Tuesday, January 16, 2007

《三峡好人》观后涂鸦(三)


麻幺妹问韩三明,早不来晚不来,为什么你十六年后才来。据说原剧本的解释是:剧中人韩三明在山西遇到了矿难,死里逃生,于是希望在有生之年希望看看孩子。但主演韩三明觉得这样太矫情,于是他为什么拿着写着四川省奉节县青石街五号的柠檬牌香烟皮找到这里就成了不解之谜。看到这张烟皮,小马哥问这是什么烟,韩三明不无怀旧地说,这是十六年前的好烟。然后絮絮叨叨地抖露十六年前的来龙去脉。

——你记得还挺清楚的。
——自己的事,哪能忘啊?
——现在的时代不适合我们,因为我们,太怀旧了。

这也是一部怀旧的电影。来到这里的韩三明和沈红寻找的是记忆中的人;小马哥模仿的是香港影视记忆中三十年代的上海滩;独臂男人以前工作的工厂厂长对着窗外高呼不要拿国家的东西,仿佛厂子还是以前的国有企业,没有卖给厦门女人;冬明在文物发掘现场汗流浃背地抢救即将失去的历史痕迹;而刘关张造型的川剧演员,吃菜,喝酒,默默提示着白帝城这个奉节过去的名字和故事。

正在建起的三峡大坝,飞跨两岸使天堑变通途的大桥,是向自孙中山始的若干故去的伟人的致敬——他们如刘关张一般,将被记入正史和小说。而对于奉节的人,两千多年的城,一到156.5M的三期水位线下,也将归为怀旧者的回忆。全片开始时移民乘船离开,散落天涯,到崇明岛,或者是辽宁、广东,出发时船头上有川剧演员给他们表演变脸和吐火,这些将连同十元钱背后的夔门一样难以被想起。即使他们如成都平原上的广东村那样,任凭朝代兴替,几百年始终保持难以改变的乡音。

晚上,歌厅里身上浇了水的光头歌手用川普卖力地唱着《酒干倘卖无》:“多么熟悉的声音/陪我多少年风和雨/从来不需要想起/永远也不会忘记/没有天哪有地/没有地哪有家/没有家哪有你/没有你哪有我/假如你不曾养育我/给我温暖的生活/假如你不曾保护我/我的命运将会是什么/是你抚养我长大/陪我说第一句话/是你给我一个家/让我与你共同拥有它……”这时他已在台下,双手搭着老鬼的肩,演员观众一齐跟歌词里的你拥抱,共同拥有狂乱和欢乐。
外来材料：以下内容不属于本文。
===== config.mk =====
export PLATFORM = sky130hd
export DESIGN_NAME = one_wire_bus_master
export DESIGN_NICKNAME = d
export VERILOG_FILES = /design/src/rtl/owbm_pkg.sv /design/src/rtl/one_wire_bus_master.sv
export VERILOG_INCLUDE_DIRS = /design/src /design/src/rtl
export SDC_FILE = /design/constraint.sdc
export NUM_CORES = 1
export LEC_CHECK = 0
export BUFFER_PORTS_ARGS = -buffer_cell sky130_fd_sc_hd__buf_2
export CAP_MARGIN = 20
export CORE_ASPECT_RATIO = 2
export CORE_MARGIN = 2
export CORE_UTILIZATION = 55
export CTS_BUF_LIST = sky130_fd_sc_hd__clkbuf_8 sky130_fd_sc_hd__clkbuf_16
export DETAILED_ROUTE_END_ITERATION = 8
export PLACE_DENSITY = 0.76
export REMOVE_ABC_BUFFERS = 1
export SLEW_MARGIN = 20
export SYNTH_ARGS = -nofsm -noshare
export SYNTH_HDL_FRONTEND = slang
export SYNTH_SLANG_ARGS = --single-unit

===== constraint.sdc =====
create_clock -name clock -period 4.1 [get_ports clock]
set_input_delay 0.615 -clock clock [delete_from_list [all_inputs] [get_ports clock]]
set_output_delay 0.615 -clock clock [all_outputs]
set_load 0.05 [all_outputs]

===== src/rtl/assert_macros.svh =====
// ----------------------------------------------------------------------------
// Assertion macros
// Shared helpers for concurrent checks in the RTL.
// ----------------------------------------------------------------------------
`ifndef ASSERT_MACROS_SVH
`define ASSERT_MACROS_SVH

// Same-cycle implication, disabled while reset is high.
`define ASSERT_IMPLIES(label, clk, rst, ante, cons) \
   label: assert property (@(posedge clk) disable iff (rst) (ante) |-> (cons)) \
      else $error("implication check failed");

// Next-cycle implication, disabled while reset is high.
`define ASSERT_NEXT(label, clk, rst, ante, cons) \
   label: assert property (@(posedge clk) disable iff (rst) (ante) |=> (cons)) \
      else $error("next-cycle check failed");

`endif


===== src/rtl/owbm_pkg.sv =====
// ----------------------------------------------------------------------------
// owbm_pkg
// Types and constants for the 1-Wire bus master.
// ----------------------------------------------------------------------------
`timescale 1ns / 1ps

package owbm_pkg;

   // Tick timer width and its saturation value.
   localparam int TIMER_WIDTH = 10;
   localparam logic [TIMER_WIDTH-1:0] TIMER_MAX = {TIMER_WIDTH{1'b1}};

   // Width of the time registers and of the comparison against the timer.
   localparam int TIME_WIDTH = 10;
   localparam int CMP_WIDTH  = (TIMER_WIDTH > TIME_WIDTH) ? TIMER_WIDTH : TIME_WIDTH;

   // Configuration port.
   localparam int CSR_INDEX_WIDTH = 3;
   localparam int CSR_DATA_WIDTH  = 10;

   localparam logic [CSR_INDEX_WIDTH-1:0] REG_RESET_LOW    = 3'd0;
   localparam logic [CSR_INDEX_WIDTH-1:0] REG_PRESENCE     = 3'd1;
   localparam logic [CSR_INDEX_WIDTH-1:0] REG_RESET_TAIL   = 3'd2;
   localparam logic [CSR_INDEX_WIDTH-1:0] REG_SLOT_LOW     = 3'd3;
   localparam logic [CSR_INDEX_WIDTH-1:0] REG_SAMPLE_DELAY = 3'd4;
   localparam logic [CSR_INDEX_WIDTH-1:0] REG_SLOT_TAIL    = 3'd5;
   localparam logic [CSR_INDEX_WIDTH-1:0] REG_IDLE_LIMIT   = 3'd6;

   // Register defaults after reset.
   localparam logic [TIME_WIDTH-1:0] RESET_LOW_DEFAULT    = 10'd480;
   localparam logic [TIME_WIDTH-1:0] PRESENCE_DEFAULT     = 10'd66;
   localparam logic [TIME_WIDTH-1:0] RESET_TAIL_DEFAULT   = 10'd414;
   localparam logic [TIME_WIDTH-1:0] SLOT_LOW_DEFAULT     = 10'd1;
   localparam logic [TIME_WIDTH-1:0] SAMPLE_DELAY_DEFAULT = 10'd14;
   localparam logic [TIME_WIDTH-1:0] SLOT_TAIL_DEFAULT    = 10'd45;
   localparam logic [7:0]            IDLE_LIMIT_DEFAULT   = 8'd128;

   // Command codes.
   localparam logic [1:0] OP_TICK  = 2'd0;
   localparam logic [1:0] OP_RESET = 2'd1;
   localparam logic [1:0] OP_BYTE  = 2'd2;

   // Reset status codes.
   localparam logic [1:0] STATUS_PRESENCE = 2'd0;
   localparam logic [1:0] STATUS_NONE     = 2'd1;
   localparam logic [1:0] STATUS_STUCK    = 2'd2;

   // Last slot of a byte.
   localparam logic [2:0] LAST_SLOT = 3'd7;

   // Bus sequencer phases.
   typedef enum logic [7:0] {
      PH_IDLE      = 8'b0000_0001,
      PH_WAIT_HIGH = 8'b0000_0010,
      PH_RST_LOW   = 8'b0000_0100,
      PH_RST_REL   = 8'b0000_1000,
      PH_RST_TAIL  = 8'b0001_0000,
      PH_SLOT_LOW  = 8'b0010_0000,
      PH_SLOT_WAIT = 8'b0100_0000,
      PH_SLOT_TAIL = 8'b1000_0000
   } phase_type;

   // Input word: one bus tick.
   typedef struct packed {
      logic [1:0] op;
      logic [7:0] tx_byte;
      logic       line_level;
   } req_word_type;

   // Result word: bus drive and status for the tick.
   typedef struct packed {
      logic       drive_low;
      logic       busy_res;
      logic       done_res;
      logic [1:0] reset_status;
      logic [7:0] rx_byte;
   } rsp_word_type;

endpackage


===== src/rtl/one_wire_bus_master.sv =====
// The result word for a tick is registered and presented in the cycle after its acceptance.
// Throughput: one tick word per cycle unless stalled; a single sequencer pass per word.
// A full result register lets a new word in whenever the result is taken that cycle.
// Reset (synchronous, active high) returns the sequencer to idle, clears the timers,
// the shift register and the status, and restores the timing registers to defaults.
// ----------------------------------------------------------------------------
// one_wire_bus_master
// Tick-driven 1-Wire master: reset/presence sequence and LSB-first byte slots.
// ----------------------------------------------------------------------------
`timescale 1ns / 1ps
`include "assert_macros.svh"

module one_wire_bus_master
   import owbm_pkg::*;
(
   input  logic                       clock,
   input  logic                       reset,
   input  logic                       req_valid,
   output logic                       req_stall,
   input  req_word_type               req_word,
   output logic                       rsp_valid,
   input  logic                       rsp_stall,
   output rsp_word_type               rsp_word,
   input  logic                       csr_we,
   input  logic [CSR_INDEX_WIDTH-1:0] csr_index,
   input  logic [CSR_DATA_WIDTH-1:0]  csr_wdata
);

   // Timing registers.
   logic [TIME_WIDTH-1:0] reset_low_ff, presence_ff, reset_tail_ff;
   logic [TIME_WIDTH-1:0] slot_low_ff, sample_delay_ff, slot_tail_ff;
   logic [7:0]            idle_limit_ff;

   // Sequencer state.
   phase_type              phase_ff, phase_in;
   logic [TIMER_WIDTH-1:0] tick_timer_ff, tick_timer_in;
   logic [7:0]             idle_wait_ff, idle_wait_in;
   logic [2:0]             slot_index_ff, slot_index_in;
   logic [7:0]             shift_byte_ff, shift_byte_in;
   logic [1:0]             last_status_ff, last_status_in;

   // Result register.
   logic         rsp_valid_ff, rsp_valid_in;
   rsp_word_type rsp_word_ff, rsp_word_in;

   // Working values inside the single pass.
   phase_type              start_phase;
   logic [TIMER_WIDTH-1:0] start_timer, timer_inc;
   logic [7:0]             start_wait;
   logic [2:0]             start_slot;
   logic [7:0]             start_shift;
   logic [TIME_WIDTH-1:0]  phase_limit;
   logic                   timer_end;
   logic [7:0]             wait_inc;
   logic                   req_accept;
   logic                   drive, busy, done;

   // A new word enters when the result register is empty or is taken now.
   assign req_stall  = rsp_valid_ff & rsp_stall;
   assign req_accept = req_valid & ~req_stall;
   assign rsp_valid  = rsp_valid_ff;
   assign rsp_word   = rsp_word_ff;

   // Configuration writes; an index past the last register is ignored.
   always_ff @(posedge clock) begin
      if (reset) begin
         reset_low_ff    <= RESET_LOW_DEFAULT;
         presence_ff     <= PRESENCE_DEFAULT;
         reset_tail_ff   <= RESET_TAIL_DEFAULT;
         slot_low_ff     <= SLOT_LOW_DEFAULT;
         sample_delay_ff <= SAMPLE_DELAY_DEFAULT;
         slot_tail_ff    <= SLOT_TAIL_DEFAULT;
         idle_limit_ff   <= IDLE_LIMIT_DEFAULT;
      end else if (csr_we) begin
         unique case (csr_index)
            REG_RESET_LOW:    reset_low_ff    <= csr_wdata;
            REG_PRESENCE:     presence_ff     <= csr_wdata;
            REG_RESET_TAIL:   reset_tail_ff   <= csr_wdata;
            REG_SLOT_LOW:     slot_low_ff     <= csr_wdata;
            REG_SAMPLE_DELAY: sample_delay_ff <= csr_wdata;
            REG_SLOT_TAIL:    slot_tail_ff    <= csr_wdata;
            REG_IDLE_LIMIT:   idle_limit_ff   <= csr_wdata[7:0];
            default: ;
         endcase
      end
   end

   // Command start: an idle sequencer picks up a reset or a byte transfer.
   always_comb begin
      start_phase = phase_ff;
      start_timer = tick_timer_ff;
      start_wait  = idle_wait_ff;
      start_slot  = slot_index_ff;
      start_shift = shift_byte_ff;
      if (phase_ff == PH_IDLE) begin
         if (req_word.op == OP_RESET) begin
            start_phase = PH_WAIT_HIGH;
            start_wait  = '0;
         end else if (req_word.op == OP_BYTE) begin
            start_phase = PH_SLOT_LOW;
            start_timer = '0;
            start_slot  = '0;
            start_shift = req_word.tx_byte;
         end
      end
   end

   // Shared tick timer: saturating increment and end-of-phase compare.
   always_comb begin
      unique case (start_phase)
         PH_RST_LOW:   phase_limit = reset_low_ff;
         PH_RST_REL:   phase_limit = presence_ff;
         PH_RST_TAIL:  phase_limit = reset_tail_ff;
         PH_SLOT_LOW:  phase_limit = slot_low_ff;
         PH_SLOT_WAIT: phase_limit = sample_delay_ff;
         PH_SLOT_TAIL: phase_limit = slot_tail_ff;
         default:      phase_limit = '0;
      endcase
      timer_inc = (start_timer != TIMER_MAX) ? start_timer + 1'b1 : start_timer;
      timer_end = (CMP_WIDTH'(timer_inc) >= CMP_WIDTH'(phase_limit))
                  || (timer_inc == TIMER_MAX);
      wait_inc  = (start_wait != 8'hFF) ? start_wait + 8'd1 : start_wait;
   end

   // Phase sequencer: one step per tick.
   always_comb begin
      phase_in       = start_phase;
      tick_timer_in  = start_timer;
      idle_wait_in   = start_wait;
      slot_index_in  = start_slot;
      shift_byte_in  = start_shift;
      last_status_in = last_status_ff;
      drive          = 1'b0;
      done           = 1'b0;
      busy           = (start_phase != PH_IDLE);
      unique case (start_phase)
         PH_IDLE: begin
         end
         PH_WAIT_HIGH: begin
            if (req_word.line_level) begin
               phase_in      = PH_RST_LOW;
               tick_timer_in = '0;
            end else begin
               idle_wait_in = wait_inc;
               if (wait_inc >= idle_limit_ff) begin
                  last_status_in = STATUS_STUCK;
                  phase_in       = PH_IDLE;
                  done           = 1'b1;
               end
            end
         end
         PH_RST_LOW: begin
            drive         = 1'b1;
            tick_timer_in = timer_inc;
            if (timer_end) begin
               phase_in      = PH_RST_REL;
               tick_timer_in = '0;
            end
         end
         PH_RST_REL: begin
            tick_timer_in = timer_inc;
            if (timer_end) begin
               last_status_in = req_word.line_level ? STATUS_NONE : STATUS_PRESENCE;
               phase_in       = PH_RST_TAIL;
               tick_timer_in  = '0;
            end
         end
         PH_RST_TAIL: begin
            tick_timer_in = timer_inc;
            if (timer_end) begin
               phase_in = PH_IDLE;
               done     = 1'b1;
            end
         end
         PH_SLOT_LOW: begin
            drive         = 1'b1;
            tick_timer_in = timer_inc;
            if (timer_end) begin
               phase_in      = PH_SLOT_WAIT;
               tick_timer_in = '0;
            end
         end
         PH_SLOT_WAIT: begin
            // A one bit releases early; a zero bit keeps the line low.
            drive         = ~start_shift[0];
            tick_timer_in = timer_inc;
            if (timer_end) begin
               // Keep the outgoing bit for the tail, shift the sample in at the top.
               idle_wait_in  = {7'd0, start_shift[0]};
               shift_byte_in = {req_word.line_level, start_shift[7:1]};
               phase_in      = PH_SLOT_TAIL;
               tick_timer_in = '0;
            end
         end
         PH_SLOT_TAIL: begin
            drive         = ~start_wait[0];
            tick_timer_in = timer_inc;
            if (timer_end) begin
               if (start_slot >= LAST_SLOT) begin
                  slot_index_in = '0;
                  phase_in      = PH_IDLE;
                  done          = 1'b1;
               end else begin
                  slot_index_in = start_slot + 3'd1;
                  phase_in      = PH_SLOT_LOW;
                  tick_timer_in = '0;
               end
            end
         end
         default: begin
            phase_in = PH_IDLE;
         end
      endcase
   end

   // Result word for this tick.
   always_comb begin
      rsp_word_in.drive_low    = drive;
      rsp_word_in.busy_res     = busy;
      rsp_word_in.done_res     = done;
      rsp_word_in.reset_status = last_status_in;
      rsp_word_in.rx_byte      = shift_byte_in;
      if (req_accept) begin
         rsp_valid_in = 1'b1;
      end else if (~rsp_stall) begin
         rsp_valid_in = 1'b0;
      end else begin
         rsp_valid_in = rsp_valid_ff;
      end
   end

   // Sequencer state advances only on an accepted tick.
   always_ff @(posedge clock) begin
      if (reset) begin
         phase_ff       <= PH_IDLE;
         tick_timer_ff  <= '0;
         idle_wait_ff   <= '0;
         slot_index_ff  <= '0;
         shift_byte_ff  <= '0;
         last_status_ff <= STATUS_PRESENCE;
         rsp_valid_ff   <= 1'b0;
      end else begin
         rsp_valid_ff <= rsp_valid_in;
         if (req_accept) begin
            phase_ff       <= phase_in;
            tick_timer_ff  <= tick_timer_in;
            idle_wait_ff   <= idle_wait_in;
            slot_index_ff  <= slot_index_in;
            shift_byte_ff  <= shift_byte_in;
            last_status_ff <= last_status_in;
         end
      end
   end

   // Result payload register; loaded with the word for each accepted tick.
   always_ff @(posedge clock) begin
      if (req_accept) begin
         rsp_word_ff <= rsp_word_in;
      end
   end

   // A finished command leaves the sequencer idle.
   `ASSERT_IMPLIES(a_done_idle, clock, reset,
      rsp_valid_ff && rsp_word_ff.done_res, phase_ff == PH_IDLE)
   // A word that is not busy means nothing was started and the sequencer stays idle.
   `ASSERT_IMPLIES(a_not_busy_idle, clock, reset,
      rsp_valid_ff && !rsp_word_ff.busy_res, phase_ff == PH_IDLE)
   // The slot counter is only away from zero inside a byte transfer.
   `ASSERT_IMPLIES(a_slot_in_transfer, clock, reset, slot_index_ff != 3'd0,
      phase_ff == PH_SLOT_LOW || phase_ff == PH_SLOT_WAIT || phase_ff == PH_SLOT_TAIL)
   // A byte command taken while idle reports busy on its own tick.
   `ASSERT_NEXT(a_byte_start_busy, clock, reset,
      req_accept && phase_ff == PH_IDLE && req_word.op == OP_BYTE,
      rsp_valid_ff && rsp_word_ff.busy_res)

endmodule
下一句歌词是“你不能开口说一句话”,然后切到下一个镜头,拆迁工地丁丁当当的声音错落有致地继续响起。在丈夫失去一只手臂后以卖淫供养家用的妻子终于在韩三明出工去拆除建行的大楼的那天,背着大包动身前往广东——“总不能两个人都在这里等死”。同样去了广东的韩三明的女儿比我小三个年级,她那年小学毕业,也许该辍学务工了,而我初中毕业,高中顺风顺水,如今在p大的寝室里写着blog。生活便是由这样的偶然和荒诞连缀起来。如同沈红和韩三明两个素不相识的生活,在某个时空坐标下偶尔因为某些人和事,无需他们察觉地交错关联旋即又分开。

沈红和丈夫说了分手后,乘早上八点的船去巫山县的小三峡。“巴东三峡巫峡长,猿鸣三声涕沾裳”,小三峡的两岸,在我去时还有猿猴栖息,终于也要提前被沧海桑田了。船上的广播完整地读了那首《早发白帝城》:“朝辞白帝彩云间,千里江陵一日还,两岸猿声啼不住,轻舟已过万重山。”我心里暗笑这首小学生都知道的诗放在这里是否有些土气,接着却惊悚地发现再没有更恰当的地方适合引用这人人烂熟于心的千古名句。

韩三明决心接回老了十六岁身价却由三千翻为三万的麻幺妹,为此他要回乡继续挖煤。临走,和老鬼他们喝个团圆酒,散个烟,一群赤裸上身的民工笑着告别。他告诉他们山西那边挖煤一天可以赚到两百。他们纷纷表示要同去。他又告知他们那里很危险,前两天才死了几个陕西人。回应他的一阵沉默,室内烟雾缭绕,然后,有人迟疑地重新举起酒杯。大家也纷纷举杯,一饮而尽。三峡的好人们不过如此,没有优雅的风度,只有笨拙的言语,木讷的神情,匆匆的行色,至多点缀上赞叹旧版五十元背后壶口瀑布的那句“你的家乡好美”。次日清晨民工们带着行李上路。韩三明驻足回头,看见两幢楼之间剪接上去的跨越三峡走钢索的镜头。川剧《林冲夜奔》的唱词悲慨悠长:“望家乡,山遥水遥;往北望,地厚天高……”

而我,虽然有些离题,想以某首诗作结。这首诗是从某个未名id的说明档里看到的。后来我查找了资料,才知道这是李白(我最喜欢的李白啊)二十四岁出蜀时所作《峨眉山月歌》:

峨眉山月半轮秋
影入平羌江水流
夜发清溪向三峡
思君不见下渝州

2 comment(s):

celine said...

写得好好啊……嗯,有触动……

非对称 said...

写到最后确实离题了。首映时我也在,觉得大家问的问题都没什么意思。

不知你是否去那片地方去过呢?我很想去。